Supplied records:
**config.mk**
```make
export PLATFORM = sky130hd
export DESIGN_NAME = sadc_conv_timer
export DESIGN_NICKNAME = d
export VERILOG_FILES = /design/src/rtl/sadc_conv_timer.sv
export SDC_FILE = /design/constraint.sdc
export NUM_CORES = 1
export LEC_CHECK = 0
export ABC_AREA = 1
export BUFFER_PORTS_ARGS = -buffer_cell sky130_fd_sc_hd__buf_2
export CAP_MARGIN = 15
export CORE_MARGIN = 1.5
export CORE_UTILIZATION = 52
export DETAILED_ROUTE_END_ITERATION = 12
export PLACE_DENSITY = 0.73
export SYNTH_ARGS = -nofsm -noshare
export SYNTH_HDL_FRONTEND = slang
export SYNTH_SLANG_ARGS = --single-unit
export TNS_END_PERCENT = 20
```
**constraint.sdc**
```tcl
create_clock -name clk -period 1.51 [get_ports clk]
set_clock_uncertainty 0.2 [all_clocks]
set_input_delay 0.151 -clock clk [delete_from_list [all_inputs] [get_ports clk]]
set_output_delay 0.151 -clock clk [all_outputs]
set_load 0.02 [all_outputs]
```
**src/rtl/sadc_conv_timer.sv**
```systemverilog
module sadc_conv_timer #(
   parameter int CONV_CYC = 2100,
   parameter int LATE_CYC = 950
) (
   input  logic clk,
   input  logic rst_n,
   input  logic start,
   output logic busy,
   output logic done,
   output logic late
);
   localparam int            EW    = $clog2(CONV_CYC + 1);
   localparam logic [EW-1:0] ELAST = EW'(CONV_CYC - 1);
   localparam logic [EW-1:0] ELATE = EW'(LATE_CYC);

   logic [EW-1:0] elapsed;

   always_ff @(posedge clk or negedge rst_n) begin
      if (!rst_n) begin
         busy    <= 1'b0;
         elapsed <= '0;
      end else if (start) begin
         busy    <= 1'b1;
         elapsed <= '0;
      end else if (done) begin
         busy    <= 1'b0;
      end else if (busy) begin
         elapsed <= elapsed + 1'b1;
      end
   end

   assign done = busy & (elapsed == ELAST);
   assign late = busy & (elapsed >= ELATE);

   // a window never outlives its length
   assert_window_bound_R5: assert property (@(posedge clk) disable iff (!rst_n)
      busy |-> elapsed <= ELAST);
endmodule

```
* Word level (Yosys, flattened, before mapping)
Index checks and enable logic that the tools add are counted.
W data, S select, Z words.
** Operators by class
- Add/sub/neg operators :: 1
- Multiply operators :: 0
- Divide/modulo/power cells :: 0
- $lt $le $gt $ge :: 1
- Eq/ne operators :: 2
- Shifts and indexed selects :: 0
- Multiplexer cells :: 5
- Bitwise gates (word level) :: 2
- Reduce and logical (&&, ||, !) cells :: 3
** Operators by type and width (count)
- $mux W12 :: 3
- $add A12 B1 Y12 const B :: 1
- $eq A12 B12 Y1 const B :: 1
- $ge A12 B10 Y1 const B :: 1
- $reduce_bool A2 Y1 :: 2
- $and A1 B1 Y1 :: 2
- $mux W1 :: 2
- $ne A2 B2 Y1 const B :: 1
- $reduce_and A2 Y1 :: 1
** Storage, ports and cells
- Flip-flop bits (word level) :: 13
- Bits in latches :: 0
- RAM bits :: 0
- Memory bits (read-only) :: 0
- Input bits :: 3
- Output and inout bits :: 3
- Memories kept :: 0

* Longest topological paths before layout
Gate-level depths: netlist of run 1.
- Word-level depth :: 4
- Gate-level depth with buffers :: 9
- Depth with buffers taken out :: 9

* Worst setup path after synthesis of run 1
Ideal clock, no wire load.
- Kind :: reg2out
- Start point :: reg elapsed[1]
- End point :: out done
- Arrival time :: 1.163 ns
- Setup slack :: -0.004 ns
- Stages on the path, launching flop included :: 6
- Cells stage by stage :: dfrtp_1 -> ha_1 -> nand2_1 -> nor3_1 -> nand3_1 -> nor2_1
** Between the ends
- Cells in the longest elaborated chain, start to end :: 2
** RTL lines
- from (decl) :: line 16 : logic [EW-1:0] elapsed;
- from (signal assigned) :: line 28 : elapsed <= elapsed + 1'b1;
- $eq A12 B12 Y1 :: line 32 : assign done = busy & (elapsed == ELAST);
- $and A1 B1 Y1 :: line 32
- to (decl) :: line 9 : output logic done,
Every way passes these cells.

* Final worst setup path of run 1
- Start point :: reg elapsed[1]
- End point :: out late
** Between the ends
- Cells in the longest elaborated chain, start to end :: 2
** RTL lines
- $ge A12 B10 Y1 :: line 33 : assign late = busy & (elapsed >= ELATE);
- $and A1 B1 Y1 :: line 33
- to (decl) :: line 10 : output logic late
Every way passes these cells.

==> results of run 1 <==
==> stage by stage <==
step | area [um^2] | util, % | hold slack [ns] | worst slack, ns
floorplan | 955.9 | - | -0.3446 | 0.001926
global placement | 1076 | 62.32 | -0.1391 | -0.07319
detailed placement | 1076 | 62.32 | -0.1425 | -0.1337
CTS | 1211 | 70.14 | 0.008445 | -0.3549
global route | 1250 | 72.39 | 0.03300 | -0.4190
finish | 1250 | 72.39 | 0.01542 | -0.3428
==> power by group through the flow <==
stage	combinational (mW)	clock [mW]	sequential, mW
finish	0.0876	0.223	0.369
CTS	0.0735	0.230	0.365
floorplan	0.0345	0	0.367
global route	0.0982	0.240	0.370
global placement	0.0550	0	0.370
detailed placement	0.0561	0	0.370
==> layout by cell type, fill, tap and decap left out, types with 3 or more instances in the layout <==
| cell | count |
|---|---|
| sky130_fd_sc_hd__buf_2 | 3 |
| sky130_fd_sc_hd__buf_4 | 14 |
| sky130_fd_sc_hd__buf_6 | 6 |
| sky130_fd_sc_hd__clkbuf_4 | 3 |
| sky130_fd_sc_hd__dfrtp_1 | 11 |
| sky130_fd_sc_hd__inv_1 | 12 |
| sky130_fd_sc_hd__inv_2 | 5 |
| sky130_fd_sc_hd__nand2_1 | 37 |
| sky130_fd_sc_hd__nand2_2 | 5 |
| sky130_fd_sc_hd__nand2_4 | 3 |
| sky130_fd_sc_hd__nand3_1 | 20 |
| sky130_fd_sc_hd__nand3_2 | 3 |
| sky130_fd_sc_hd__nand4_1 | 3 |
| sky130_fd_sc_hd__nor2_1 | 15 |
| sky130_fd_sc_hd__nor2_2 | 3 |
| sky130_fd_sc_hd__xor2_1 | 5 |
==> routing by layer <==
layer | GRT usage (%) | up-vias | wire length [um]
li1 | - | 482 | -
met1 | 34.72 | 442 | 1078
met2 | 38.87 | 45 | 1148
met3 | 3.571 | 11 | 158
met4 | 16.57 | 0 | 100
met5 | 0 | - | 0
==> tightest hold or removal path, cell delays in order <==
cell                      delay, ns
sky130_fd_sc_hd__buf_2         0.17
sky130_fd_sc_hd__nor2_1        0.07
sky130_fd_sc_hd__nand2_1       0.05
sky130_fd_sc_hd__nand2_1       0.04
==> flip-flops by register name, summed over array words and instances (netlist names) <==
signal and count:
busy 1, elapsed 12
==> timing repair <==
action | CTS | global route
setup endpoints to repair | 15 | 15
buffers inserted | 3 | 3
hold buffers | 1 | 0
gates cloned | 0 | 0
hold endpoints to repair | 13 | 0
pin swaps | 8 | 12
resized for setup | 20 | 10
==> cell usage after synthesis <==
library cell,instances,area (um^2)
sky130_fd_sc_hd__nand2_1,41,153.9
sky130_fd_sc_hd__nand3_1,22,110.1
sky130_fd_sc_hd__nor2_1,17,63.81
sky130_fd_sc_hd__inv_1,14,52.55
sky130_fd_sc_hd__dfrtp_1,13,325.3
sky130_fd_sc_hd__xor2_1,5,43.79
sky130_fd_sc_hd__buf_2,3,15.01
sky130_fd_sc_hd__inv_2,3,11.26
sky130_fd_sc_hd__nand2_2,3,18.77
sky130_fd_sc_hd__nand4_1,3,18.77
sky130_fd_sc_hd__nor2_2,3,18.77
sky130_fd_sc_hd__buf_4,2,15.01
sky130_fd_sc_hd__ha_1,2,25.02
sky130_fd_sc_hd__a21oi_1,1,5.000
sky130_fd_sc_hd__buf_6,1,11.26
sky130_fd_sc_hd__clkinv_1,1,3.750
sky130_fd_sc_hd__nand2_4,1,11.26
sky130_fd_sc_hd__nand3_2,1,10.01
sky130_fd_sc_hd__nor3_1,1,5.000
sky130_fd_sc_hd__nor3_4,1,16.27
sky130_fd_sc_hd__o21ai_0,1,5.000
sky130_fd_sc_hd__o21ai_1,1,5.000
sky130_fd_sc_hd__xnor2_1,1,8.760
==> worst max path at each step <==
stage	start	endpoint	slack (ns)	depth (start not counted)
floorplan	elapsed[1]	elapsed[3]	0.002	8
global placement	elapsed[1]	elapsed[3]	-0.07	8
detailed placement	elapsed[1]	elapsed[11]	-0.13	8
CTS	elapsed[1]	late	-0.35	8
global route	elapsed[0]	late	-0.42	9
finish	elapsed[1]	late	-0.34	8
==> final cells by class <==
cell class	instances	area share, %
clock buffers	3	1.802
repair buffers	24	15.82
inverters	18	5.405
clock inverters	1	0.4004
flip-flops and latches	13	26.23
multi-input cells	104	47.85
well taps	25	2.503
==> cell families (layout without fill, tap and decap cells) <==
| group | count (synthesis) | after routing | share of synthesized area, % |
|---|---|---|---|
| buffers and inverters | 24 | 46 | 11.42 |
| XOR/XNOR | 6 | 6 | 5.512 |
| flip-flops | 13 | 13 | 34.12 |
| AND/OR/NAND/NOR | 93 | 93 | 44.75 |
| AO/OA/AOI/OAI | 3 | 3 | 1.573 |
| adder cells (fa/ha/maj) | 2 | 2 | 2.624 |
==> impl_summary.md, run 1 <==
Detailed routing
In this run the remaining antenna-violating nets after routing total 0. In the final routed layout, each cell accounts on average for 13.22 um. The count of unresolved DRC violations after routing is 0. The first-pass iteration count of the detailed router is 4. The detailed router's first-iteration violation count is 51. After detailed routing, the total wire length is 2486 um. Using the TritonRoute via totals, the vias-per-cell ratio works out to 5.213. The vias after detailed routing is 980.

Cells and area
The fill cell instance count of the final layout is 138. The area of the multi-input gates is 598.1 um^2. The fraction of layout instances using a drive strength above 1 is 33.74%. For this run, the post-layout net count is 169. 0 antenna diodes ended up in the layout. Compared with the post-synthesis result, the final layout area differs by 31.10%. The finished layout holds 188 standard cells, fillers aside. The area taken by flip-flops and latches is 327.8 um^2.

Pwr
Across the VDD grid, the largest voltage drop is 547.0 uV. Power comes to 0.6799 mW. The analysis attributes to net switching a power of 0.1854 mW. In this run, flip-flops and latches consume 54.3% of the power.

Net switching is 27.26% of the power. The total internal power is 0.4945 mW. Power spread over the standard cell area amounts to 544.0 mW/mm^2. The part of the power in combinational logic is 12.9%. The leakage power summed over all cells is 0.6565 nW.

The clock network is responsible for 32.8% of the overall power.

Synthesis
For this run, the number of Yosys warnings is 0. The unique cell type count in the Yosys netlist is 23. Synthesis produced 141 cells. The synthesized design contains 13 register bits. The area of the mapped netlist is 953.4 um^2. Counting every net in the synthesized netlist gives 146. The mean area per synthesized cell is 6.762 um^2. The share of the Yosys chip area taken by registers is 34.12%.

Clock tree
For this design, the sink count on the clock tree is 13. Clock-pin slew was measured on the worst setup and hold paths at 0.08 ns. The total clock buffers created by CTS is 3. The clock insertion delay at the later pin of the skew report is 0.28 ns. No sink is reached through more buffers than the 2 on the longest clock path. The H-tree depth reported by CTS is 1. The cell chosen for the clock root is sky130_fd_sc_hd__clkbuf_4. The CTS tree is built.

Timing
The final worst-path cycle share is 122.7%. The setup TNS is -3.101 ns. The headroom to the max-slew limit is 79.07%. The number of hold violations in the final report is 0. The worst-margin pin slew is 0.3139 ns.

Once routing completed, OpenROAD measured the worst setup slack at -0.3428 ns. The clock period minus worst slack is 1.853 ns. Setup violations remaining at the end of the flow were counted as 15. The achievable frequency is 539.7 MHz. The max-slew violation total from the final report is 0. Setup repair after global routing could not meet its margin everywhere.

Global route
The largest net degree at the start of global routing is 14. The via count of the first global-routing pass is 838. The total routing usage reported by global routing is 25.94%. The first global-routing pass estimated 3788 um of wire.

After global routing the overflow that remains totals 0. The initial antenna violation count was 0.

Status
The final reports fail on negative setup slack. The flow ran to the end, but the final reports show violations.

Floorplan
The overall die width is 45.82 um. The die span in y is 45.82 um. The floorplan has 15 rows.

The starting density of the core is 55.22%. The area of the die is 0.002099 mm^2. 6 I/O pins were placed.

The area of the core region is 0.001727 mm^2.

Placed design
The number of buffers inserted by port buffering is 5. Routability-driven placement finished with a final weighted congestion of 0.9595. The post-placement cell count is 179. The placed wire-length estimate is 1690 um.

Hold path
Counting instances, the worst hold path has a depth of 4. The path with the worst hold slack has its endpoint at elapsed[7]. The worst hold path belongs to the class primary input to register.

The launch instance of the worst min-delay path is start.

Setup path
The start of the worst register-to-register path is elapsed[0]. The setup slack of the worst register-to-register path is -0.24 ns. The delay contributed by the slowest stage of the critical path is 0.46 ns. Walking the worst path, the cells encountered are ha_4 -> nand2_2 -> nand3_2 -> a21oi_2 -> o21ai_1 -> nand2_1 -> inv_1 -> buf_6. The cell class contributing the biggest share of worst-path delay is flip-flops. Together, buffers and inverters on the worst path number 2. STA puts the critical path data required time at 1.16 ns. For the worst flop-to-flop path, the logic depth is 9. The setup path with the least slack is of type register to primary output. The critical path launch point type is a register. The maximum fanout encountered on the critical timing path is 4. STA classifies the critical path endpoint as a primary output. For the worst setup path, the data arrival time is 1.50 ns. The endpoint identified for the worst register-to-register timing path is elapsed[4]. The largest individual stage delay along the critical path comes from the cell sky130_fd_sc_hd__dfrtp_2.

Flow run
The tool flagged a number of max-cap violations equal to 0.
(Power assumes the default switching activity.)
==> run 2, diff against run 1 <==
- CTS_BUF_LIST: default -> sky130_fd_sc_hd__clkbuf_16
==> impl_summary.md, run 2 (same netlist as run 1, synthesis figures left out) <==
Cells and area
The area taken by flip-flops and latches is 326.6 um^2 (-0.38%). The post-route cell area is 0.001294 mm^2 (+3.5%). The largest registers in the layout are elapsed: 12 flops, busy: 1 flops. The register with the most flip-flops in the final layout is elapsed. The final core utilization is 74.93% (+2.5 points). The area of the multi-input gates was 609.3 um^2 (+1.9%). The number of flip-flops under the largest register name is 12 (unchanged). The number of antenna repair diodes came to 0 (unchanged). The fraction of layout instances using a drive strength above 1 is 33.33% (-0.41 points).

The layout-stage area growth over the synthesis result is 35.70%. In the layout the commonest cells are sky130_fd_sc_hd__nand2_1 (36), sky130_fd_sc_hd__nand3_1 (19), sky130_fd_sc_hd__nor2_1 (16). The fill cell instance count of the final layout came to 129 (-6.5%). The number of nets at the end of the flow is 168 (-0.59%).

The most common library cell in the layout ignoring fill and taps is sky130_fd_sc_hd__nand2_1.

Setup path
The critical path is of the register to primary output type. Traced cell by cell, the critical path runs through buf_6 -> ha_4 -> nand2_1 -> nor3_2 -> nand3_1 -> nor2_2 -> buf_6. The critical path launch point type is a register. The critical path's most frequent cell is sky130_fd_sc_hd__buf_6. The slowest stage of the critical path is the sky130_fd_sc_hd__dfrtp_1 cell. Tracing the worst setup path back leads to its startpoint at elapsed[0]. The delay contributed by the slowest stage of the critical path is 0.39 ns (-0.07 ns). In this design, the largest share of critical-path delay is due to simple AND/OR/NAND/NOR gates. In this run the critical register-to-register path is launched from elapsed[0].

The number of buffers and inverters on the critical path was 2 (unchanged). The data required time at the worst endpoint came to 1.16 ns (about the same). The endpoint type of the worst setup path is a primary output. The arrival time of data at the critical path endpoint is 1.54 ns (+0.04 ns). The maximum fanout encountered on the critical timing path is 4 (unchanged).

Detailed routing
The number of antenna-violating nets in the routed design is 0 (unchanged). The count of unresolved DRC violations after routing is 0 (unchanged). The first-pass iteration count of the detailed router is 5 (+1). The via-per-instance ratio came to 5.390 (+3.4%).

The average wire per cell in the routed design is 14.73 um (+11%). The overall routed net length is 2755 um (+11%). The detailed router's first-iteration violation count is 33 (-35%). The vias after detailed routing came to 1008 (+2.9%).

Timing
The final worst-path cycle share is 125.3% (+2.6 points). The setup violation total in the final timing report came to 15 (unchanged). The max-slew violation total from the final report came to 0 (unchanged). The post-route worst setup slack is -0.3820 ns (-0.03922 ns). The clock period minus worst slack is 1.892 ns (+0.03922 ns). The worst-margin pin slew is 0.3015 ns (-0.01237 ns). The achievable frequency is 528.5 MHz (-2.1%). The setup TNS is -2.134 ns (+0.9663 ns). The number of hold violations in the final report came to 0 (unchanged). Setup repair after global routing could not meet its margin everywhere. The headroom to the max-slew limit came to 79.90% (+0.82 points).

Clock tree
The H-tree depth reported by CTS is 1 (unchanged). The clock transition at the registers of the reported paths is 0.05 ns (-0.03 ns). The cell chosen for the clock root is sky130_fd_sc_hd__clkbuf_16. The maximum buffer depth of the clock tree is 2 (unchanged). TritonCTS built the clock tree. The number of clock sinks is 13 (unchanged). The clock insertion delay at the later pin of the skew report is 0.25 ns (-0.03 ns). The total clock buffers created by CTS is 3 (unchanged).

Global route
The total routing usage reported by global routing is 28.57% (+2.6 points). The global-route wire length before repair is 4229 um (+12%). The largest net degree at the start of global routing is 14 (unchanged). The overflow left after global routing is 0 (unchanged). The via count of the first global-routing pass came to 902 (+7.6%). The initial antenna violation count is 0 (unchanged).

Placed design
The placed wire-length estimate is 1690 um (unchanged). The number of buffers inserted by port buffering is 5 (unchanged). The post-placement cell area is 0.001076 mm^2 (unchanged). The final RePlAce weighted congestion came to 0.9595 (unchanged).

The pre-CTS worst setup slack came to -0.1337 ns (unchanged).

Pwr
The total design power came to 0.9630 mW (+42%). The total internal power came to 0.7425 mW (+50%). The fraction of power consumed by sequential logic is 38.2% (-16 points).

The switching component of the power is 0.2204 mW (+19%). The switching share of power is 22.89% (-4.4 points). The part of the power in combinational logic came to 8.4% (-4.5 points). The total power divided by cell area was 744.3 mW/mm^2 (+37%). The clock network power share is 53.4% (+21 points). The maximum ir drop on the vdd rail was 603.2 uV (+10%). The leakage power summed over all cells is 0.6678 nW (+1.7%).

Hold path
The path type of the worst min-delay path is primary input to register. The launch instance of the worst min-delay path is start.

Floorplan
The die span in y was 45.82 um (unchanged). The starting density of the core is 55.22% (unchanged). The overall die width is 45.82 um (unchanged). The area of the die came to 0.002099 mm^2 (unchanged). The row count is 15 (unchanged). The area of the core region came to 0.001727 mm^2 (unchanged). The number of primary I/O pins is 6 (unchanged).

Flow run
The count of maximum capacitance violations was 0 (unchanged).

Status
The checks that failed: negative setup slack. The run finished, with violations left.
-- run 2: worst paths after layout --
path / to / slack [ns] / cells after the start
min: elapsed[1] / 0.07 / 4
max reg2reg: elapsed[8] / -0.21 / 10
max in group asynchronous: elapsed[2] / 0.74 / 2
min in group asynchronous: elapsed[0] / 0.12 / 2
min reg2reg: elapsed[8] / 0.41 / 2
max: done / -0.38 / 7
-- run 2: per-stage QoR --
| stage | hold slack [ns] | cells |
|---|---|---|
| 6_report | 0.06899 | 187 |
| 5_1_grt | 0.08563 | 187 |
| 4_1_cts | 0.06443 | 187 |
| 3_5_place_dp | -0.1425 | 179 |
| 3_3_place_gp | -0.1391 | 179 |
| 2_1_floorplan | -0.3446 | 141 |
-- run 2: worst register-to-register path, stage by stage, from the launching register on --
cell and delay, ns:
sky130_fd_sc_hd__dfrtp_1 0.39, sky130_fd_sc_hd__buf_6 0.12, sky130_fd_sc_hd__ha_4 0.16, sky130_fd_sc_hd__nand3_1 0.17, sky130_fd_sc_hd__nor2_4 0.19, sky130_fd_sc_hd__nand2_1 0.06
sky130_fd_sc_hd__nand2_1 0.08, sky130_fd_sc_hd__nand2_1 0.08, sky130_fd_sc_hd__nor2_1 0.09, sky130_fd_sc_hd__nand2_1 0.05, sky130_fd_sc_hd__nand2_1 0.05
-- run 2: repair_timing --
action                                  4_1_cts  5_1_grt
buffers inserted                              3        0
cloned                                        1        0
endpoints found under the setup margin       15       15
gates resized for setup                      23        7
endpoints found under the hold margin        13        0
hold buffers                                  1        0
pin swaps                                    12        8
-- run 2: metal layers --
| layer | part of all wire (%) | vias to the layer above | GRT usage [%] |
|---|---|---|---|
| met3 | 6.3 | 4 | 4.365 |
| met1 | 44 | 466 | 39.95 |
| met5 | 0 | - | 0 |
| met4 | 0.91 | 0 | 12.57 |
| li1 | - | 485 | - |
| met2 | 49 | 53 | 43.38 |
-- run 2: power by group through the flow --
stage	combinational [mW]	clock (mW)	sequential, mW
after floorplan	0.0345	0	0.367
after global placement	0.0550	0	0.370
after detailed placement	0.0561	0	0.370
after CTS	0.0742	0.507	0.367
after global routing	0.0892	0.533	0.369
final	0.0806	0.514	0.368
-- run 2: layout make-up --
class / instances / share of cell area [%]
inverter: 18 / 5.222
timing repair buffer: 22 / 13.83
clock buffer: 3 / 5.803
tap: 25 / 2.418
clock inverter: 1 / 0.3868
sequential: 13 / 25.24
multi-input combinational: 105 / 47.10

Work item:
Starting with the line that holds "After global routing the" and ending with the line that holds "The overall die width is 45.82 um.", retype every line in the data above exactly, and nothing else.

Exercise response:
After global routing the overflow that remains totals 0. The initial antenna violation count was 0.

Status
The final reports fail on negative setup slack. The flow ran to the end, but the final reports show violations.

Floorplan
The overall die width is 45.82 um. The die span in y is 45.82 um. The floorplan has 15 rows.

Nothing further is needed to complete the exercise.